§ YOUR GOAL
From the records below, copy out each line that has the word "ideal".

§ DATASET EXCERPTS

◆ ◆ ◆ ◆ ◆ ◆ ◆

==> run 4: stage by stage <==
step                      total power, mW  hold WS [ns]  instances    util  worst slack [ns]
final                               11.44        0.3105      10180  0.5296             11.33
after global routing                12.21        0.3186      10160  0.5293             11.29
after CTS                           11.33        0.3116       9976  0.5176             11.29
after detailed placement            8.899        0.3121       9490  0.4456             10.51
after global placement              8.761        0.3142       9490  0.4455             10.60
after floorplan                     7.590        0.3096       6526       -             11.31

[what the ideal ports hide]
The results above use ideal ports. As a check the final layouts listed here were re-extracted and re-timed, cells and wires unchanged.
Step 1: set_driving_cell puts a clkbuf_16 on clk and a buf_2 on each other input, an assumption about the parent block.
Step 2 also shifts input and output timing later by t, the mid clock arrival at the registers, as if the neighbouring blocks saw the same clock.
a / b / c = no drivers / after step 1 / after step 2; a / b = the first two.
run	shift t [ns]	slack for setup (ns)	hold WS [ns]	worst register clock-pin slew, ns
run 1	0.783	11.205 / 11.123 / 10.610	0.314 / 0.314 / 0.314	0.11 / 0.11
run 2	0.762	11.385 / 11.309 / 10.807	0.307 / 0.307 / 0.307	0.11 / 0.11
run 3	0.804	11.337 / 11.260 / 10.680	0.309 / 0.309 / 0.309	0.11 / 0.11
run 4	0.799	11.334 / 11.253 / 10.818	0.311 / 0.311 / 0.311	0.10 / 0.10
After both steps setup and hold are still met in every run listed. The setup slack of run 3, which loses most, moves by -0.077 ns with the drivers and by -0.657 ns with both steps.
This is an optimization exercise on Yosys and OpenROAD, whose aim is small area, a short achievable clock period and few clock cycles per item, not a production implementation.
In this exercise RTL edits were held to simulation tests only and were not proved equivalent to the original.
Power and IR drop assume default switching activity.

<file path="flow/run.sh">
#!/bin/bash
# synth_recipe.tcl (not shown) runs the flow's synth.tcl, then flattens the netlist and writes it again
# the make line also repeats each setting of config.mk as NAME=value (left out here)
make -C /OpenROAD-flow-scripts/flow DESIGN_CONFIG=/design/flow/config.mk WORK_HOME=/design/flow/orfs CLKGATE_MAP_FILE= SYNTH_SCRIPT=/design/flow/synth_recipe.tcl finish
</file>
<file path="flow/config.mk">
export PLATFORM = sky130hd
export DESIGN_NAME = fold_compressor
export DESIGN_NICKNAME = fold_compressor
export VERILOG_FILES = /design/flow/design.v
export SDC_FILE = /design/flow/constraint.sdc
export NUM_CORES = 4
export LEC_CHECK = 0
export CAP_MARGIN = 20
export CORE_MARGIN = 2
export CORE_UTILIZATION = 30
export SLEW_MARGIN = 20
export SYNTH_MEMORY_MAX_BITS = 8192
</file>
<file path="flow/constraint.sdc">
create_clock -name core_clock -period 12.0 [get_ports {clk}]
set_input_delay 2.4000 -clock core_clock [delete_from_list [all_inputs] [get_ports {clk}]]
set_output_delay 2.4000 -clock core_clock [all_outputs]
set_load 0.01 [all_outputs]
</file>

◆ ◆ ◆ ◆ ◆ ◆ ◆

§ THE ANSWER
[what the ideal ports hide]
The results above use ideal ports. As a check the final layouts listed here were re-extracted and re-timed, cells and wires unchanged.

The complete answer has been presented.